General Relativistic Simulations of Binary Neutron Star Mergers

          @misc{ scivideos_PIRSA:10060084,
            doi = {10.48660/10060084},
            url = {https://pirsa.org/10060084},
            author = {Giacomazzo, Bruno},
            keywords = {},
            language = {en},
            title = {General Relativistic Simulations of Binary Neutron Star Mergers},
            publisher = {Perimeter Institute for Theoretical Physics},
            year = {2010},
            month = {jun},
            note = {PIRSA:10060084 see, \url{https://scivideos.org/index.php/pirsa/10060084}}
          }
          

Abstract

I will report on some recent results obtained using the fully general relativistic magnetohydrodynamic code Whisky in simulating equal and unequal-mass binary neutron star (BNS) systems during the last phases of inspiral, merger and collapse to black hole surrounded by a torus.
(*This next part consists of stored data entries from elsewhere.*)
--- src/rtl/llr_pe_array.sv ---
// llr_pe_array
// ------------
// Pipelined array of LANES LLR processing elements for a successive-
// cancellation polar decoder. Every accepted beat carries LANES pairs of
// sign-magnitude LLRs plus a mode bit. Each lane computes either the
// min-sum f function (mode 0) or the partial-sum-controlled g function
// (mode 1) with saturation to the largest representable magnitude.
//
// Pipeline: S1 registers the operands, S2 registers the results. The
// arithmetic sits between them, and the outputs come straight from S2.
//
// Handshake (both ports): a beat transfers on a rising edge where
// valid && ready are both high. A producer holds its beat stable while
// valid && !ready. in_ready is combinational from pipeline state and
// out_ready only, never from in_valid.
//
// Ports:
//   clk        clock, rising edge
//   rst_n      asynchronous active-low reset
//   in_valid   input beat valid
//   in_ready   input beat accepted when in_valid && in_ready
//   in_mode    0 = f (min-sum), 1 = g
//   in_u       partial-sum bit per lane (g only)
//   in_a       upper-branch LLRs, lane i at [i*DATA_WIDTH +: DATA_WIDTH]
//   in_b       lower-branch LLRs, same packing
//   out_valid  output beat valid
//   out_ready  downstream accepts when out_valid && out_ready
//   out_llr    result LLRs, sign-magnitude, canonical zero
//   out_sat    per-lane flag, 1 = g result was clipped
module llr_pe_array #(
  parameter int DATA_WIDTH = 8,
  parameter int LANES      = 4
) (
  input  logic                          clk,
  input  logic                          rst_n,
  input  logic                          in_valid,
  output logic                          in_ready,
  input  logic                          in_mode,
  input  logic [LANES-1:0]              in_u,
  input  logic [LANES*DATA_WIDTH-1:0]   in_a,
  input  logic [LANES*DATA_WIDTH-1:0]   in_b,
  output logic                          out_valid,
  input  logic                          out_ready,
  output logic [LANES*DATA_WIDTH-1:0]   out_llr,
  output logic [LANES-1:0]              out_sat
);

  localparam int W  = DATA_WIDTH;
  localparam int BW = LANES * DATA_WIDTH;

  // Largest magnitude, widened to the g-path arithmetic width.
  localparam logic [W:0] MAXMAG = {2'b00, {(W-1){1'b1}}};

  // One PE: returns {sat, llr}.
  function automatic logic [W:0] pe_calc(
    input logic         mode,
    input logic         u,
    input logic [W-1:0] a,
    input logic [W-1:0] b
  );
    logic [W-2:0]      ma;
    logic [W-2:0]      mb;
    logic [W-2:0]      mag;
    logic              sgn;
    logic              sat;
    logic signed [W:0] va;
    logic signed [W:0] vb;
    logic signed [W:0] r;
    logic [W:0]        abs_r;
    ma    = a[W-2:0];
    mb    = b[W-2:0];
    mag   = '0;
    sgn   = 1'b0;
    sat   = 1'b0;
    va    = '0;
    vb    = '0;
    r     = '0;
    abs_r = '0;
    if (!mode) begin
      sgn = a[W-1] ^ b[W-1];
      mag = (ma < mb) ? ma : mb;
    end else begin
      // W+1 bits hold the full +/-(2*MAXMAG) range of the sum/difference.
      va    = a[W-1] ? -$signed({2'b00, ma}) : $signed({2'b00, ma});
      vb    = b[W-1] ? -$signed({2'b00, mb}) : $signed({2'b00, mb});
      r     = u ? (vb - va) : (vb + va);
      abs_r = r[W] ? $unsigned(-r) : $unsigned(r);
      sgn   = r[W];
      if (abs_r > MAXMAG) begin
        mag = MAXMAG[W-2:0];
        sat = 1'b1;
      end else begin
        mag = abs_r[W-2:0];
      end
    end
    // A zero result is always emitted as +0, whatever the operand signs.
    if (mag == '0) sgn = 1'b0;
    return {sat, sgn, mag};
  endfunction

  // Stage 1: operands
  logic             s1_valid;
  logic             s1_mode;
  logic [LANES-1:0] s1_u;
  logic [BW-1:0]    s1_a;
  logic [BW-1:0]    s1_b;

  // Stage 2: results
  logic             s2_valid;
  logic [BW-1:0]    s2_llr;
  logic [LANES-1:0] s2_sat;

  logic             s2_adv;
  logic [BW-1:0]    calc_llr;
  logic [LANES-1:0] calc_sat;

  assign s2_adv    = !s2_valid || out_ready;
  assign in_ready  = !s1_valid || s2_adv;
  assign out_valid = s2_valid;
  assign out_llr   = s2_llr;
  assign out_sat   = s2_sat;

  always_comb begin
    calc_llr = '0;
    calc_sat = '0;
    for (int i = 0; i < LANES; i++) begin
      {calc_sat[i], calc_llr[i*W +: W]} =
        pe_calc(s1_mode, s1_u[i], s1_a[i*W +: W], s1_b[i*W +: W]);
    end
  end

  // S1 loads a new beat whenever it can pass its content on (or is empty);
  // with no new beat in that case it simply empties.
  always_ff @(posedge clk or negedge rst_n) begin
    if (!rst_n) begin
      s1_valid <= 1'b0;
      s1_mode  <= 1'b0;
      s1_u     <= '0;
      s1_a     <= '0;
      s1_b     <= '0;
    end else if (in_ready) begin
      s1_valid <= in_valid;
      if (in_valid) begin
        s1_mode <= in_mode;
        s1_u    <= in_u;
        s1_a    <= in_a;
        s1_b    <= in_b;
      end
    end
  end

  // S2 takes S1's result when it can advance; it empties when its beat
  // leaves and S1 has nothing behind it. Data is kept while stalled.
  always_ff @(posedge clk or negedge rst_n) begin
    if (!rst_n) begin
      s2_valid <= 1'b0;
      s2_llr   <= '0;
      s2_sat   <= '0;
    end else if (s2_adv) begin
      s2_valid <= s1_valid;
      if (s1_valid) begin
        s2_llr <= calc_llr;
        s2_sat <= calc_sat;
      end
    end
  end

endmodule

--- config.mk ---
export PLATFORM = sky130hd
export DESIGN_NAME = llr_pe_array
export DESIGN_NICKNAME = d
export VERILOG_FILES = /design/src/rtl/llr_pe_array.sv
export SDC_FILE = /design/constraint.sdc
export NUM_CORES = 1
export LEC_CHECK = 0
export ABC_AREA = 1
export BUFFER_PORTS_ARGS = -buffer_cell sky130_fd_sc_hd__buf_2
export CORE_AREA = 2 2 109 154
export CTS_CLUSTER_SIZE = 12
export DETAILED_ROUTE_END_ITERATION = 16
export DIE_AREA = 0 0 111 156
export HOLD_SLACK_MARGIN = 0.06
export PLACE_DENSITY = 0.9
export SYNTH_ARGS = -nofsm -noshare
export SYNTH_HDL_FRONTEND = slang
export SYNTH_SLANG_ARGS = --single-unit
--- constraint.sdc ---
create_clock -name clk -period 8.4 [get_ports clk]
set_input_delay 1.68 -clock clk [delete_from_list [all_inputs] [get_ports clk]]
set_output_delay 1.68 -clock clk [all_outputs]
set_load 0.01 [all_outputs]
==> Word level (Yosys, flattened, before mapping) <==
Index checks and enable logic that the tools add are counted.
Widths: inputs -> output; s select.
{ "word_totals": {"regBits": 107, "in_bits": 73} }
{ "op_classes": {"n_addsub": 20, "n_lt_le_gt_ge": 8, "muxes": 44, "n_bitwise": 4, "n_reduce_logical": 10} }
{ "op_table": {"columns": ["op", "n"], "rows": [
  ["$mux 9", 16],
  ["$mux 7", 12],
  ["$neg 7->9", 8],
  ["$add 9x9->9", 4],
  ["$gt 9x7->1 const B", 4],
  ["$neg 9->9", 4],
  ["$sub 9x9->9", 4],
  ["$logic_not 7->1", 4],
  ["$lt 7x7->1", 4],
  ["$mux 1", 16],
  ["$reduce_and 2->1", 2],
  ["$xor 1x1->1", 4],
  ["$logic_not 1->1", 2],
  ["$logic_or 1x1->1", 2]
]} }

==> Depth between registers and ports, before layout <==
Gate-level depths: netlist of run 1.
{ "depth": {"word_depth": 11, "mapped_depth": 31, "mapped_depth_nobuf": 31} }

==> Worst setup path after synthesis of run 1 <==
OpenSTA, ideal clock, no wires.
{ "synth_timing": {"kind": "register to register", "start": "register s1_a[0]", "end": "register s2_llr[7] (netlist: out_llr[7])", "arrival_time_ns": 3.541, "path_slack_ns": 4.743, "stages_incl_launch_ff": 30, "path_buffers": 0, "period_less_slack_ns": 3.657, "cell_sequence": "dfrtp_1 -> inv_1 -> ha_1 -> inv_1 -> nand2_1 -> xor2_1 -> nand2_1 -> or3_1 -> nand2_1 -> xor2_1 -> inv_1 -> ha_1 -> nand2_1 -> inv_1 -> nand4_1 -> nand3_2 -> nand2_1 -> nand2_1 -> a21oi_2 -> inv_2 -> nand3_4 -> nand2_4 -> nand2_2 -> nand3_1 -> o21ai_1 -> nand2_1 -> nor2_1 -> nand3_1 -> nand2_1 -> nand2_1"} }
{ "synth_between": {"elab_chain_cells": 11} }
{ "synth_rtl": {"columns": ["item", "line", "rtl"], "rows": [
  ["from (decl)", "105", "logic [BW-1:0] s1_a;"],
  ["from (signal assigned)", "146", "s1_a <= in_a;"],
  ["$neg 7->9", "84", "va = a[W-1] ? -$signed({2'b00, ma}) : $signed({2'b00, ma});"],
  ["$mux 9", "84", null],
  ["$add 9x9->9 / $sub 9x9->9 (equally long branches)", "86", "r = u ? (vb - va) : (vb + va);"],
  ["$mux 9", "86", null],
  ["$neg 9->9", "87", "abs_r = r[W] ? $unsigned(-r) : $unsigned(r);"],
  ["$mux 9", "87", null],
  ["$gt 9x7->1", "89", "if (abs_r > MAXMAG) begin"],
  ["$mux 7", "89", null],
  ["$mux 7", "79", "if (!mode) begin"],
  ["$logic_not 7->1", "97", "if (mag == '0) sgn = 1'b0;"],
  ["$mux 1 *", "97", null],
  ["to (signal assigned)", "162", "s2_llr <= calc_llr;"],
  ["to (decl)", "110", "logic [BW-1:0] s2_llr;"]
]} }
Every way passes the cells marked *; elsewhere a longest branch is shown, timed or not.
A chain may end at the register's enable or synchronous reset.

==> Worst setup path after layout of run 1 <==
Ends and elaborated chain as after synthesis.

==> flow_summary.yaml, run 1 <==
logic_synthesis:
  avgSynthCellArea_sq_um: 7.03
  synth-seq-area-share_pct: 26.2
  synth_area_sq_um: 10200
  synth_cell_types: 52
  synth_flop_cell: "dfrtp_1"
  synthCells: 1451
  syn_nets: 1600
  synth_area_leaders: "dfrtp_1 26%, nand2_1 12%, ha_1 8.8%"
  synthArstFlopShare_pct: 100
  synth_largest_area_cell: "dfrtp_1"
  ys_ff_latch: 107
  synth_edf_count: 0
  yosysTopAreaCellShare_pct: 26.2
  yosys_warnings: 0
final_layout:
  fillCellCount: 1294
  drive_gt1_share_pct: 17.1
  diodes: 0
  layout_common_cells: "333 x nand2_1, 163 x inv_1, 139 x nor2_1"
  stdcell_count: 1739
  area_growth_pct: 9.07
  final_common_cell: "nand2_1"
  fin_nets: 1684
sta:
  hold_viol: 0
  finalSetupViolations: 0
  final.setup.tns_ns: 0
  post-route-min-period_ns: 4.20
  clock_skew_ns: 0.00956
  fmax_mhz: 238
  slew-limit-headroom_pct: 34.2
  slew_violations: 0
  fin_crit_sh_pct: 50.0
  tightest_slew_ns: 0.987
  rsz0062_at_grt: "no"
routing:
  routed_wl_um: 25600
  ant_nets: 0
  first_pass_iters: 5
  via_per_inst: 5.65
  vias: 9820
  drt_iter0_drc: 649
  wl_per_cell_um: 14.7
  drc: 0
placed_design:
  gp_congestion: 0.907
  dpl.hpwl_um: 20100
  io_buffers: 110
  dp_cells: 1723
status:
  status: "completed"
die:
  die_h_um: 156
  num_io_pins: 111
  die_w_um: 111
  rows: 55
  dieArea_sq_um: 17300
  initial_utilization_pct: 64.2
  core_area_sq_um: 15900
min_path:
  hold_path.class: "reg2reg"
  worstHoldStart: "out_llr[15]"
global_route:
  grt_pass1_vias: 9561
  met2_usage_pct: 55.6
  grt_pass1_wl_um: 43100
  antenna_found_initial: 0
  grt_busiest_layer: "met2"
  grt_use_total_pct: 30.0
  grt_use_met1_pct: 33.8
  grt_use_met3_pct: 3.57
  grt_max_degree: 71
  grt-ovfl-total: 0
critical_path:
  cpPeakStageDelay_ns: 0.41
  path_max_fanout: 10
  cp.arrival_ns: 4.46
  cp_common_cell: "nand2_1"
  critPathBufInv: 5
  r2r_start: "s1_a[0]"
  end_kind: "register"
  slowest_stage: "dfrtp_1"
  worstSetupPathType: "reg2reg"
  crit_family: "simple AND/OR/NAND/NOR gates"
  regToRegSetupSlack_ns: 4.20
  crit_required_ns: 8.67
  crit_start: "s1_a[0]"
  crit_path_start_kind: "register"
power_and_ir_drop:
  peakVddDrop_v: 0.000204
  leakage_nw: 5.88
  power_density_nw_per_um2: 368
clock_tree:
  cts_setup_buffers: 0
  clk_pin_slew_ns: 0.07
  numClockSinks: 107
  cts_buffers: 9
  cts_root_buf: "clkbuf_16"
  cts_tree: "done"
  ctsResizeCount: 0
  ctsHoldBuffers: 0
  worstSkewPairLatency_ns: 0.37
  htree_levels: 3
  cts_buffer_depth: 2
job:
  drv_cap: 0
==> power by group <==
part | total [W] | switching, W | internal, W | leakage (nW)
logic | 0.00288 | 0.00183 | 0.00105 | 4.54
registers | 0.000794 | 0.000148 | 0.000646 | 1.19
clock network | 0.000427 | 0.000208 | 0.000219 | 0.146
total | 0.00410 | 0.00218 | 0.00191 | 5.88
==> state kept, by name, indices dropped and copies added, names as in the netlist <==
register   count
out_valid      1
out_llr       32
s1_valid       1
out_sat        4
s1_u           4
s1_b          32
s1_a          32
s1_mode        1
==> synth_stat cells, types with 2 or more instances <==
library cell,n
xnor2_2,2
a22oi_1,2
a41oi_1,3
nor3_1,8
a31oi_1,23
nand2_4,18
nand2_1,334
buf_6,3
o21ai_4,2
xor2_2,3
nor2_2,9
nor2_1,139
buf_4,4
o21ai_0,51
nand3_4,6
buf_2,3
nand3_2,16
a21oi_1,120
xnor2_1,20
clkbuf_1,29
ha_1,72
nor2_4,5
dfrtp_1,107
a21oi_2,4
nand4_1,24
o21ai_2,2
nand2_2,45
fa_1,4
o211ai_1,15
mux2_2,4
nand3b_1,6
xor2_1,64
nand3_1,100
o21bai_1,3
o31ai_1,3
o21ai_1,10
inv_1,163
inv_2,11
==> area by class of cell <==
type | instances | area (sq um) | area share (%)
Timing Repair Buffer | 113 | 576 | 5.17
Sequential cell | 107 | 2680 | 24.1
Inverter | 175 | 658 | 5.91
Clock buffer | 11 | 253 | 2.27
Tap cell | 199 | 249 | 2.24
Clock inverter | 5 | 36.3 | 0.326
Multi-Input combinational cell | 1129 | 6680 | 60.0
==> worst reg2reg max path, delay by kind of cell (launching register included) <==
kind,cells,cell delay [ns]
compound gates,2,0.43
simple gates,18,1.78
buf+inv,5,0.51
xor+xnor,2,0.36
fa+ha+maj,2,0.61
flops,1,0.41
==> cells by family (layout without fill, tap and decap cells) <==
family,count (synthesis),in the layout,share of synthesized area [%]
AND/OR/NAND/NOR,715,715,33.5
buffers and inverters,215,304,8.37
XOR/XNOR,89,89,8.01
multiplexers,4,4,0.441
AO/OA/AOI/OAI,245,245,13.8
flip-flops,107,107,26.2
adder cells (fa/ha/maj),76,76,9.61
==> layer usage <==
metal	part of all wire (%)	wire length, um
met5	0	0
met4	4.7	1210
met3	5.5	1410
met2	51	13200
met1	38	9810
==> path summary, 6_finish.rpt <==
kind | endpoint | cells after the start
worst max-delay path | out_llr[7] | 29
worst min register to register | out_llr[15] | 2
max in group asynchronous | s1_mode | 2
worst max register to register | out_llr[7] | 29
min in group asynchronous | s1_u[1] | 1
worst min-delay path | out_llr[15] | 2
==> through the flow <==
stage                     cell area (sq um)  total power [W]  util [%]  setup slack [ns]  hold slack [ns]
after floorplan                       10200          0.00303         -              4.74            0.513
after detailed placement              10800          0.00363      68.2              4.28            0.475
after CTS                             11100          0.00407      70.0              4.23            0.495
final                                 11100          0.00410      70.0              4.20            0.494
after global routing                  11100          0.00451      70.0              3.81            0.516
after global placement                10800          0.00353      68.2              4.39            0.464
No activity file was read; power rests on OpenSTA's default activity.
==> run 2: changes to the inputs <==
==> config.mk (replaced) <==
export PLATFORM = sky130hd
export DESIGN_NAME = llr_pe_array
export DESIGN_NICKNAME = d
export VERILOG_FILES = /design/src/rtl/llr_pe_array.sv
export SDC_FILE = /design/constraint.sdc
export NUM_CORES = 1
export LEC_CHECK = 0
export ABC_AREA = 0
export BUFFER_PORTS_ARGS = -buffer_cell sky130_fd_sc_hd__buf_2
export CORE_AREA = 2 2 110 155
export CTS_CLUSTER_SIZE = 12
export DETAILED_ROUTE_END_ITERATION = 16
export DIE_AREA = 0 0 112 157
export HOLD_SLACK_MARGIN = 0.06
export PLACE_DENSITY = 0.86
export SYNTH_ARGS = -nofsm -noshare
export SYNTH_HDL_FRONTEND = slang
export SYNTH_SLANG_ARGS = --single-unit
==> constraint.sdc (replaced) <==
create_clock -name clk -period 4.3 [get_ports clk]
set_input_delay 0.86 -clock clk [delete_from_list [all_inputs] [get_ports clk]]
set_output_delay 0.86 -clock clk [all_outputs]
set_load 0.01 [all_outputs]
==> run 2 against run 1 <==
  * Final area is 0.11% higher
  * First-iteration DRC count is 3.4% higher
  * Wire length is 1.6% higher
  * Synthesized area is 4.2% lower
  * Register-to-register slack worse by 4.0 ns
  * Synthesized cell count is 25% lower
  * Sequential share of layout area hardly changed
  * Largest power group unchanged
==> flow_summary.yaml, run 2 <==
status:
  status: "completed"
critical_path:
  end_kind: "register"
  slowest_stage: "dfrtp_1"
  crit_path_start_kind: "register"
  cpPeakStageDelay_ns: 0.41
  path_max_fanout: 7
  worstRegToRegCells: 19
  cp.arrival_ns: 4.44
  worstSetupPathType: "reg2reg"
  crit_required_ns: 4.60
  path_cells: "inv_2 -> ha_4 -> or3b_4 -> and2_0 -> o211ai_1 -> nand2_1 -> a31oi_1 -> xnor2_1 -> ha_1 -> o21a_1 -> o21a_1 -> o41ai_2 -> a21o_1 -> a211o_4 -> a22o_1 -> mux2i_4 -> nor3_2 -> o2111a_1 -> a31oi_1"
global_route:
  grt-ovfl-total: 0
  grt_pass1_vias: 8514
  grt_use_total_pct: 28.5
  grt_pass1_wl_um: 40600
  grt_max_degree: 84
  antenna_found_initial: 0
clock_tree:
  clk_pin_slew_ns: 0.08
  cts_buffers: 9
  cts_tree: "done"
  numClockSinks: 107
  htree_levels: 3
  cts_root_buf: "clkbuf_16"
  worstSkewPairLatency_ns: 0.37
  cts_buffer_depth: 2
  ctsHoldBuffers: 0
logic_synthesis:
  synthCells: 1088
  synth_area_leaders: "dfrtp_1 27%, ha_1 9.2%, mux2_2 8.5%"
  yosys_warnings: 0
  synth_top_cells_by_count: "107 x dfrtp_1, 82 x nand2_1, 74 x mux2_2, 72 x ha_1, 71 x nor2_1"
  syn_nets: 1237
  synth-seq-area-share_pct: 27.4
  ys_ff_latch: 107
  synth_flop_cell: "dfrtp_1"
  synth_area_sq_um: 9780
  synth_most_common_cell: "dfrtp_1"
  avgSynthCellArea_sq_um: 8.98
  synth_cell_types: 89
  synth_largest_area_cell: "dfrtp_1"
  yosysTopAreaCellShare_pct: 27.4
  synthArstFlopShare_pct: 100
  synth_edf_count: 0
routing:
  ant_nets: 0
  wl_per_cell_um: 18.5
  drc: 0
  routed_wl_um: 26000
  via_per_inst: 6.26
  vias: 8791
  first_pass_iters: 5
  drt_iter0_drc: 671
sta:
  fin_crit_sh_pct: 96.4
  hold_viol: 0
  fmax_mhz: 241
  rsz0062_at_grt: "yes"
  setup_slack_ns: 0.154
  final.setup.tns_ns: 0
  slew-limit-headroom_pct: 28.6
  post-route-min-period_ns: 4.15
  clock_skew_ns: 0.0115
  slew_violations: 0
  finalSetupViolations: 0
  tightest_slew_ns: 1.07
die:
  dieArea_sq_um: 17600
  rows: 55
  initial_utilization_pct: 60.7
  core_area_sq_um: 16100
  die_h_um: 157
  die_w_um: 112
  num_io_pins: 111
power_and_ir_drop:
  internal_power_w: 0.00409
  switchingPower_w: 0.00381
  power_density_nw_per_um2: 709
  comb_power_share_pct: 69.5
  clockPowerShare_pct: 10.3
  power_w: 0.00790
  netSwitchingFraction_pct: 48.2
  power_frac_seq_pct: 20.2
  peakVddDrop_v: 0.000406
  leakage_nw: 4.99
final_layout:
  area_growth_pct: 14.0
  fillCellCount: 1247
  layout_common_cells: "109 x buf_2, 105 x dfrtp_1, 80 x nand2_1"
  fin_nets: 1349
  final_common_cell: "buf_2"
  seqCellArea_sq_um: 2680
  utilization_pct: 69.2
  fin_area_sq_um: 11100
  diodes: 0
  multiInputGateArea_sq_um: 6840
  drive_gt1_share_pct: 26.8
placed_design:
  pre_cts_ws_ns: -0.163
  io_buffers: 110
  dpl_cell_area_sq_um: 10600
  gp_congestion: 0.911
  dpl.hpwl_um: 19300
min_path:
  hold_path.class: "reg2reg"
  hold_path_depth: 1
job:
  drv_cap: 0
[run 2: changes by cell type after synthesis, sizes merged, moves of 22 or more]
cell / delta
xnor2: +36
mux2: +70
nor2: -82
nand2: -315
a21oi: -78
mux2i: +28
nand4: -23
o21a: +22
nand3: -98
inv: -119
xor2: -25
[run 2: worst max-delay path: cells and delay by family (launching register included)]
family                     cells  cell delay, ns
and+or+nand+nor                4            0.74
AOI/OAI and AO/OA             10            2.00
buffers and inverters          1            0.08
adders and majority gates      2            0.48
DFF                            1            0.41
xor gates and xnor gates       1            0.11
muxes                          1            0.25
[run 2: final cells by class]
class / instances / area share, %
clock buffer: 10 / 2.05
clock inverter: 6 / 0.427
inverter: 55 / 1.85
multi-input combinational: 874 / 61.4
sequential: 107 / 24.0
tap: 199 / 2.23
timing repair buffer: 153 / 7.97
[run 2: cell families (layout without fill, tap and decap cells)]
| family | count (synthesis) | count (layout) | synth area share [%] |
|---|---|---|---|
| simple gates | 300 | 300 | 15.4 |
| compound gates | 294 | 294 | 21.6 |
| flops | 107 | 107 | 27.4 |
| buf+inv | 107 | 224 | 4.51 |
| xor+xnor | 102 | 102 | 9.50 |
| mux | 102 | 102 | 11.5 |
| fa+ha+maj | 76 | 76 | 10.0 |
[run 2: per-layer routing]
| layer | track usage [%] | wire (um) | part of all wire [%] | up-vias |
|---|---|---|---|---|
| met4 | 12.1 | 930 | 3.6 | 0 |
| li1 | - | - | - | 4159 |
| met3 | 3.62 | 1260 | 4.9 | 68 |
| met2 | 54.0 | 13600 | 52 | 310 |
| met1 | 32.0 | 10200 | 39 | 4254 |
| met5 | 0 | 0 | 0 | - |
[run 2: power groups by stage]
stage	Sequential, W	Clock [W]	Combinational (W)
finish	0.00160	0.000812	0.00549
global route	0.00162	0.000861	0.00598
CTS	0.00158	0.000819	0.00514
detailed placement	0.00160	0	0.00506
global placement	0.00159	0	0.00491
floorplan	0.00154	0	0.00391
[run 2: through the flow]
step / hold WS, ns / instances
finish: 0.475 / 1404
global route: 0.499 / 1404
CTS: 0.478 / 1394
detailed placement: 0.461 / 1377
global placement: 0.447 / 1377
floorplan: 0.471 / 1088
[run 2: final timing paths]
path,startpoint,endpoint,slack (ns)
worst max register to register,s1_a[25],out_llr[31],0.15
worst min register to register,out_llr[0],out_llr[0],0.47
min in group asynchronous,rst_n,s1_a[21],0.66
max in group asynchronous,rst_n,s1_a[0],2.65
worst min-delay path,out_llr[0],out_llr[0],0.47
worst max-delay path,s1_a[25],out_llr[31],0.15
[run 2: repair_timing]
action | 4_1_cts | 5_1_grt
pin swaps | 1 | 19
gates resized for setup | 5 | 39
buffers inserted | 1 | 10
setup endpoints to repair | 4 | 28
BNSs are among the most important sources of gravitational waves which are expected to be detected by the current or next generation of gravitational wave detectors, such as LIGO and Virgo, and they are also thought to be at the origin of very important astrophysical phenomena, such as short gamma-ray bursts. I will in particular describe both the gravitational wave signals generated by these sources and the properties of the tori that can be formed. I will also describe how the Effective One Body (EOB) model can be used to accurately compute the gravitational wave signal generated during the inspiral of BNSs by comparing it with the longest general relativistic numerical simulations of BNSs performed up to now.